В остальном Лида пошла в деда. Она вытягивалась и вытягивалась, потеряв всякую надежду остановиться. Длинные пальцы и прямой дедов нос.
– Титовская порода, – качала головой бабушка, которая едва дотягивала двенадцатилетней внучке до плеча.
Они смотрелись странно: высокий статный дед и крошечная бабушка. Дед даже в старости не сутулился, а бабушка с каждым годом гнулась ближе к земле.

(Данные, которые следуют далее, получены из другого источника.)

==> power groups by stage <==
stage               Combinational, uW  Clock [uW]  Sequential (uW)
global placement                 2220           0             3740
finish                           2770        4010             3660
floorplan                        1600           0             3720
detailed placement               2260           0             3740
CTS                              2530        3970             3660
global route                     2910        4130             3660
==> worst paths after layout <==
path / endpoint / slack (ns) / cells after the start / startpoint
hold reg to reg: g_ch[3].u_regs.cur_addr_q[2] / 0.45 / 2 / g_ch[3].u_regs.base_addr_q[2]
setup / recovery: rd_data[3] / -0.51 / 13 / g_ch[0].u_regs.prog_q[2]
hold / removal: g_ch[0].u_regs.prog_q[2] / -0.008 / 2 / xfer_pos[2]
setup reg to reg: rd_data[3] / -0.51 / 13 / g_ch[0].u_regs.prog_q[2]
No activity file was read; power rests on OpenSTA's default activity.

– Мне поручили интервью, – Лида нарушила тишину.
– С кем?
– С кинозвездой.
Дед поморщился.
– Ну-ну.
Они еще помолчали.
– А что Виталик?
– В Питере Виталик.
– Замуж еще не позвал?
– Дед!
– А что? Он неплохой. Я помру скоро, ты хоть будешь при муже.
– Не говори так!
– Эка новость. Из команды только я жив еще да Андрюха Короленко. И как его…
– Мусурбеков.
– Да, Рашид. Надо позвонить ему, а то только в декабре говорили. Ах да. Виталик. Хочешь, я с ним поговорю.
– Тут такое дело, дед. Я хочу с ним разойтись.

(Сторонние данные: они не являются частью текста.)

File: src/rtl/srr_pkg.sv
package srr_pkg;
  typedef enum logic {
    REF_NORM = 1'b0,
    REF_FAST = 1'b1
  } ref_kind_e;
endpackage

File: src/rtl/srr_remap.sv
module srr_remap #(
  parameter int NUM_SUB  = 4,
  parameter int SUB_ROWS = 8,
  localparam int SUB_W = $clog2(NUM_SUB),
  localparam int OFF_W = $clog2(SUB_ROWS),
  localparam int ROW_W = SUB_W + OFF_W
) (
  input  logic             clk_i,
  input  logic             rst_ni,
  input  logic             cfg_we_i,
  input  logic [SUB_W-1:0] cfg_sub_i,
  input  logic             cfg_valid_i,
  input  logic [OFF_W-1:0] cfg_idx_i,
  input  logic             xlat_req_i,
  input  logic [ROW_W-1:0] xlat_row_i,
  output logic             xlat_vld_o,
  output logic [ROW_W-1:0] xlat_row_o
);
  localparam logic [OFF_W-1:0] BOT = OFF_W'(SUB_ROWS - 1);

  logic             cw_vld_q [NUM_SUB];
  logic [OFF_W-1:0] cw_idx_q [NUM_SUB];

  for (genvar s = 0; s < NUM_SUB; s++) begin : g_cw
    always_ff @(posedge clk_i or negedge rst_ni) begin
      if (!rst_ni) begin
        cw_vld_q[s] <= 1'b0;
        cw_idx_q[s] <= '0;
      end else if (cfg_we_i && cfg_sub_i == SUB_W'(s)) begin
        cw_vld_q[s] <= cfg_valid_i;
        cw_idx_q[s] <= cfg_idx_i;
      end
    end
  end

  logic [SUB_W-1:0] in_sub;
  logic [OFF_W-1:0] in_off, map_off;

  always_comb begin
    in_sub  = xlat_row_i[ROW_W-1:OFF_W];
    in_off  = xlat_row_i[OFF_W-1:0];
    map_off = in_off;
    if (cw_vld_q[in_sub]) begin
      if (in_off == cw_idx_q[in_sub])  map_off = BOT;
      else if (in_off == BOT)          map_off = cw_idx_q[in_sub];
    end
  end

  always_ff @(posedge clk_i or negedge rst_ni) begin
    if (!rst_ni) begin
      xlat_vld_o <= 1'b0;
      xlat_row_o <= '0;
    end else begin
      xlat_vld_o <= xlat_req_i;
      if (xlat_req_i) xlat_row_o <= {in_sub, map_off};
    end
  end


  xlat_latency_chk: assert property (@(posedge clk_i) disable iff (!rst_ni)
    xlat_req_i |=> xlat_vld_o);


  xlat_sub_keep_chk: assert property (@(posedge clk_i) disable iff (!rst_ni)
    xlat_req_i |=> xlat_row_o[ROW_W-1:OFF_W] == $past(xlat_row_i[ROW_W-1:OFF_W]));
endmodule

File: src/rtl/srr_sched.sv
module srr_sched
  import srr_pkg::*;
#(
  parameter int NUM_SUB   = 4,
  parameter int SUB_ROWS  = 8,
  parameter int FAST_INTV = 4,
  parameter int EXT_MULT  = 2,
  localparam int SUB_W = $clog2(NUM_SUB),
  localparam int OFF_W = $clog2(SUB_ROWS),
  localparam int ROW_W = SUB_W + OFF_W,
  localparam int FC_W  = $clog2(FAST_INTV),
  localparam int EC_W  = (EXT_MULT > 1) ? $clog2(EXT_MULT) : 1
) (
  input  logic             clk_i,
  input  logic             rst_ni,
  input  logic             tick_i,
  output logic             ref_vld_o,
  output logic             ref_fast_o,
  output logic [ROW_W-1:0] ref_row_o
);
  localparam logic [OFF_W-1:0] BOT = OFF_W'(SUB_ROWS - 1);

  logic [FC_W-1:0]  fast_cnt_q;
  logic [EC_W-1:0]  ext_cnt_q;
  logic             fast_pend_q, norm_pend_q;
  logic [SUB_W-1:0] fast_sub_q, norm_sub_q;
  logic [OFF_W-1:0] norm_off_q;
  logic             fast_due, norm_due, issue_fast, issue_norm;
  ref_kind_e        kind;

  assign fast_due   = tick_i && fast_cnt_q == FC_W'(FAST_INTV - 1);
  assign norm_due   = fast_due && ext_cnt_q == EC_W'(EXT_MULT - 1);
  assign issue_fast = fast_pend_q;
  assign issue_norm = norm_pend_q && !fast_pend_q;

  always_ff @(posedge clk_i or negedge rst_ni) begin
    if (!rst_ni) begin
      fast_cnt_q  <= '0;
      ext_cnt_q   <= '0;
      fast_pend_q <= 1'b0;
      norm_pend_q <= 1'b0;
      fast_sub_q  <= '0;
      norm_sub_q  <= '0;
      norm_off_q  <= '0;
    end else begin
      if (tick_i) fast_cnt_q <= fast_due ? '0 : fast_cnt_q + 1'b1;
      if (fast_due) ext_cnt_q <= norm_due ? '0 : ext_cnt_q + 1'b1;
      fast_pend_q <= fast_due;
      norm_pend_q <= norm_due | (norm_pend_q & ~issue_norm);
      if (issue_fast)
        fast_sub_q <= (fast_sub_q == SUB_W'(NUM_SUB - 1)) ? '0 : fast_sub_q + 1'b1;
      if (issue_norm) begin
        if (norm_off_q == BOT - 1'b1) begin
          norm_off_q <= '0;
          norm_sub_q <= (norm_sub_q == SUB_W'(NUM_SUB - 1)) ? '0 : norm_sub_q + 1'b1;
        end else begin
          norm_off_q <= norm_off_q + 1'b1;
        end
      end
    end
  end

  assign kind       = fast_pend_q ? REF_FAST : REF_NORM;
  assign ref_vld_o  = fast_pend_q | norm_pend_q;
  assign ref_fast_o = (kind == REF_FAST);
  assign ref_row_o  = (kind == REF_FAST) ? {fast_sub_q, BOT} : {norm_sub_q, norm_off_q};


  collide_fast_first_chk: assert property (@(posedge clk_i) disable iff (!rst_ni)
    norm_due |=> ref_vld_o && ref_fast_o);


  collide_norm_next_chk: assert property (@(posedge clk_i) disable iff (!rst_ni)
    (ref_vld_o && ref_fast_o && norm_pend_q) |=> ref_vld_o && !ref_fast_o);
endmodule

Александр Борисович хлопнул себя по ногам.
– Ты с ума, что ли, сошла?
– Почему?
– Вы два года уже наматываете сопли на кулак. Мы с Зоей встретились и через три месяца поженились. Я к ее родителям в Сергиев Посад ездил только раз, и все. Ты когда собралась детей заводить?
– Дед, сейчас все после тридцати рожают, и ничего.
– Ты считаешь, сколько я могу еще протянуть? А мне нужны гарантии.
– Ты ведь любил бабушку. А я Виталика – нет. Не хочу я так. Тошно, понимаешь?
Александр Борисович замолчал и посмотрел на фотографию жены. Она стояла на полке среди кубков и наград. В рамке с янтарем, которую дед еще в молодости привез из Риги.
– Смотри, Лидок. Смотри. Человеку одному плохо.
– Я не буду одна. У меня ты есть, – Лида погладила деда по плечу. – Ладно, пойду к себе. Мне по работе еще надо доделать.
Лида отнесла поднос на кухню, вымыла посуду и взяла себе бутылку йогурта из холодильника. Ее ждали «Мертвая кровь» и другие фильмы с Андерсом Норбергом. Но сначала – Виталик.
Лида уселась в кресло на колесиках, надела наушники с микрофоном и открыла скайп. Скайп был и в телефоне, но только на большом компьютере хорошо шли видеозвонки. Виталик был в сети, и через несколько гудков на экране появилось его лицо.
– Привет. Вот пять минут назад хотел тебе звонить, но ты была в офлайне.
– Привет. Что нового?
– Ничего. Все по-старому. Думаю, через месяц приеду в Москву, можно было бы летом взять вместе пару недель и рвануть куда-нибудь. В Турцию или куда захочешь. Что скажешь?
– Слушай, Виталь… Такое дело…
Лида замолчала.
– Ау, ты здесь? – обеспокоенно спросил Виталик.